Ask a physicist anything. (7)

[Chalnoth]

Thanks again. Is there such a thing as low and high entrophy behavior. For example I might draw an intricate pattern on a piece of paper, or just crumple it up and throw it in the bin. Would these count as examples of low and high entropy activities respectively?

Entropy is a state, not a behavior. Different behaviors can, however, have different effects on entropy. But it's often not so easy to see what those effects on entropy are. Any action, of course, increases total entropy. But some actions also reduce the entropy of an isolated system while they're at it. For instance, I can set a house on fire and increase total entropy (destroying the house), or I can heat a house with a fire in the fireplace to increase total entropy while decreasing the entropy of the house (because you are increasing the difference in temperature between the inside and the outside).

 

[GrowingSmaller]

Ty. Now, if I understand according to Einstein there is no absolute motion, onluy relative motion. So why persist with the idea that the Earth orbits the Sun, rather then the other way round? If motion is relative, aren't both interpretations equally valid?

 

[Chalnoth]

Ty. Now, if I understand according to Einstein there is no absolute motion, onluy relative motion. So why persist with the idea that the Earth orbits the Sun, rather then the other way round? If motion is relative, aren't both interpretations equally valid?

In a sense. However, the center of mass of the Solar System is very nearly the center of the Sun. This makes the Sun a natural symmetry point of our Solar System, which in turn makes the equations work out vastly more simply if we take the Sun as the center.

You could always take the Earth as being stationary at the center of your coordinate system when calculating, say, the movement of Jupiter, but that makes the calculations horrifically complicated, and counterintuitive as well. The behavior of the Solar System is just so much easier to understand if you use coordinates where the Sun is in the center.

 

[GrowingSmaller]

Also I remember that we can have a '2 dimensional' equaiton y=x, which would be a 45 degree line.

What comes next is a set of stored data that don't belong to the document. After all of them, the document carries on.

[src/bridge_pkg.sv]
/*
 * Shared widths, depths and memory size for the AXI bridge,
 * plus the bus command, response and state enums.
 */
`default_nettype none

package bridge_pkg;

  // data path widths.
  localparam int ADDR_WIDTH      = 16;  // byte address.
  localparam int DATA_WIDTH      = 32;
  localparam int STRB_WIDTH      = DATA_WIDTH / 8;
  localparam int ID_WIDTH        = 4;
  localparam int LEN_WIDTH       = 4;   // axi burst length field.
  localparam int CMD_LEN_WIDTH   = 5;   // beat count, 1 to 16.
  localparam int WORD_ADDR_WIDTH = ADDR_WIDTH - 2;

  // queue depths.
  localparam int CMD_FIFO_DEPTH  = 2;
  localparam int BID_FIFO_DEPTH  = 4;
  localparam int BCNT_WIDTH      = $clog2(BID_FIFO_DEPTH + 1);
  localparam int CMD_WIDTH       = ID_WIDTH + ADDR_WIDTH + CMD_LEN_WIDTH;

  // target memory.
  localparam int MEM_WORDS       = 256;
  localparam int MEM_ADDR_WIDTH  = $clog2(MEM_WORDS);

  typedef enum logic {
    READ  = 1'b0,
    WRITE = 1'b1
  } bus_cmd_e;

  typedef enum logic [1:0] {
    OKAY   = 2'b00,
    SLVERR = 2'b10
  } axi_resp_e;

  typedef enum logic {
    RD = 1'b0,
    WR = 1'b1
  } arb_owner_e;

  typedef enum logic [1:0] {
    IDLE        = 2'b00,
    READ_BURST  = 2'b01,
    WRITE_BURST = 2'b10
  } tgt_state_e;

endpackage

`default_nettype wire

[src/cmd_arbiter.sv]
/*
 * Round-robin merge of the read and write command queues
 * onto the single target command port.
 */
`timescale 1ns/1ps
`default_nettype none

module cmd_arbiter (
  input  logic                                 i_clk,
  input  logic                                 i_rst_n,
  input  logic                                 i_rd_valid,
  output logic                                 o_rd_accept,
  input  logic [bridge_pkg::ID_WIDTH-1:0]      i_rd_id,
  input  logic [bridge_pkg::ADDR_WIDTH-1:0]    i_rd_addr,
  input  logic [bridge_pkg::CMD_LEN_WIDTH-1:0] i_rd_len,
  input  logic                                 i_wr_valid,
  output logic                                 o_wr_accept,
  input  logic [bridge_pkg::ID_WIDTH-1:0]      i_wr_id,
  input  logic [bridge_pkg::ADDR_WIDTH-1:0]    i_wr_addr,
  input  logic [bridge_pkg::CMD_LEN_WIDTH-1:0] i_wr_len,
  output logic                                 o_cmd_valid,
  input  logic                                 i_cmd_accept,
  output bridge_pkg::bus_cmd_e                 o_cmd,
  output logic [bridge_pkg::ID_WIDTH-1:0]      o_cmd_id,
  output logic [bridge_pkg::ADDR_WIDTH-1:0]    o_cmd_addr,
  output logic [bridge_pkg::CMD_LEN_WIDTH-1:0] o_cmd_len
);
  bridge_pkg::arb_owner_e last_owner;
  logic                   grant_wr;
  logic                   cmd_fire;

  // on a tie the queue that did not win last time goes first.
  assign grant_wr = i_wr_valid && (!i_rd_valid || (last_owner == bridge_pkg::RD));
  assign cmd_fire = o_cmd_valid && i_cmd_accept;

  assign o_cmd_valid = i_rd_valid || i_wr_valid;
  assign o_rd_accept = i_cmd_accept && i_rd_valid && !grant_wr;
  assign o_wr_accept = i_cmd_accept && grant_wr;

  always_comb begin
    if (grant_wr) begin
      o_cmd      = bridge_pkg::WRITE;
      o_cmd_id   = i_wr_id;
      o_cmd_addr = i_wr_addr;
      o_cmd_len  = i_wr_len;
    end else begin
      o_cmd      = bridge_pkg::READ;
      o_cmd_id   = i_rd_id;
      o_cmd_addr = i_rd_addr;
      o_cmd_len  = i_rd_len;
    end
  end

  always_ff @(posedge i_clk or negedge i_rst_n) begin
    if (!i_rst_n) begin
      last_owner <= bridge_pkg::WR;  // reads win the first tie.
    end else if (cmd_fire) begin
      last_owner <= grant_wr ? bridge_pkg::WR : bridge_pkg::RD;
    end
  end

  a_one_accept: assert property (@(posedge i_clk) disable iff (!i_rst_n)
    !(o_rd_accept && o_wr_accept));

endmodule

`default_nettype wire
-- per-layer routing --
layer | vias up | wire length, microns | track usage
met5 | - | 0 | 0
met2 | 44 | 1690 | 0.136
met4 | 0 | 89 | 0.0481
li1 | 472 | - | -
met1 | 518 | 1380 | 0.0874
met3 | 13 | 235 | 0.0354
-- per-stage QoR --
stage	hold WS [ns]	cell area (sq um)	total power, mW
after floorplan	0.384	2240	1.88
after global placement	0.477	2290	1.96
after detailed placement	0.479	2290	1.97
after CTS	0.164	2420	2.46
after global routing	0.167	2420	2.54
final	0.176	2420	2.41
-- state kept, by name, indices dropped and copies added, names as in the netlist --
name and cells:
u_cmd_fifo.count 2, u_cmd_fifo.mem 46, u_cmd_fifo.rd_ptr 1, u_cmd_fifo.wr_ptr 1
===== config.mk =====
export PLATFORM = sky130hd
export DESIGN_NAME = write_cmd_path
export DESIGN_NICKNAME = d
export VERILOG_FILES = /design/src/bridge_pkg.sv /design/src/sync_fifo.sv /design/src/write_cmd_path.sv
export SDC_FILE = /design/constraint.sdc
export NUM_CORES = 1
export LEC_CHECK = 0
export ABC_AREA = 1
export BUFFER_PORTS_ARGS = -buffer_cell sky130_fd_sc_hd__buf_2
export CORE_ASPECT_RATIO = 1.1
export CORE_MARGIN = 10
export CORE_UTILIZATION = 44
export CTS_CLUSTER_DIAMETER = 30
export CTS_CLUSTER_SIZE = 8
export DETAILED_ROUTE_END_ITERATION = 8
export GPL_TIMING_DRIVEN = 0
export PLACE_DENSITY = 0.86
export SETUP_SLACK_MARGIN = 0.5
export SLEW_MARGIN = 20
export SYNTH_ARGS = -nofsm -noshare
export SYNTH_HDL_FRONTEND = slang
export SYNTH_SLANG_ARGS = --single-unit

===== constraint.sdc =====
create_clock -name i_clk -period 2 [get_ports i_clk]
set_input_delay 0.5 -clock i_clk [delete_from_list [all_inputs] [get_ports i_clk]]
set_output_delay 0.5 -clock i_clk [all_outputs]
set_load 0.03 [all_outputs]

What would a similar 5 dimensional equation look like i.e y = ...... or whatever?

 

[GrowingSmaller]

@#523 I have heard that one before thanks. So really it seems to be a matter of simplicity and conveniance rather than an absolute insistence.

 

[Chalnoth]

Also I remember that we can have a '2 dimensional' equaiton y=x, which would be a 45 degree line.

What would a similar 5 dimensional equation look like i.e y = ...... or whatever?

Well, in five dimensions, we'd have five variables. So let's choose x,y,z,r,s. To fix a line, we have to write four equations. For example:

y = x
z = x
r = x
s = x

Of course, there are many possible ways to write the four equations, but in the end you do need four separate equations to define the line in five dimensions.

 

[Chalnoth]

@#523 I have heard that one before thanks. So really it seems to be a matter of simplicity and conveniance rather than an absolute insistence.

Well, yes and no.

The issue comes down to what you mean by the word "center". There is no such thing as an absolute center, period. So if we are to use the word at all, we have to mean something else than an "absolute" center. If instead we think of what we mean, well, it differs slightly in different contexts. But usually it's a point of symmetry of some sort or other: it's a location where the stuff on one side is more or less the same as the stuff on the other. And if you're asking about the Solar System, there is indeed a unique point of symmetry: the center of the Sun. So the only way the word "center" means anything at all for the Solar System is if it's the center of the Sun (or very close to it....the center of mass isn't exactly the center of the Sun, but it's close).

 

[GrowingSmaller]

Ty I never got the point about symmetry the first time.

 

[GrowingSmaller]

Ok is there anything in math (maybe applied in developmental biology who knows) where we have axes x, y and z that are not at right angles, but maybe at 30[sup]o[/sup] rather than 90[sup]o[/sup] to one another, i.e. not orthoganal / perpendicular, or perhaps with curved or even branching axes rather than linear/straight ones? Or would the math be "redundant" in a sense as it would be just subset of ordinary graphs?

 

[Chalnoth]

Ok is there anything in math (maybe applied in developmental biology who knows) where we have axes x, y and z that are not at right angles, but maybe at 30[sup]o[/sup] rather than 90[sup]o[/sup] to one another, i.e. not orthoganal / perpendicular, or perhaps with curved or even branching axes rather than linear/straight ones? Or would the math be "redundant" in a sense as it would be just subset of ordinary graphs?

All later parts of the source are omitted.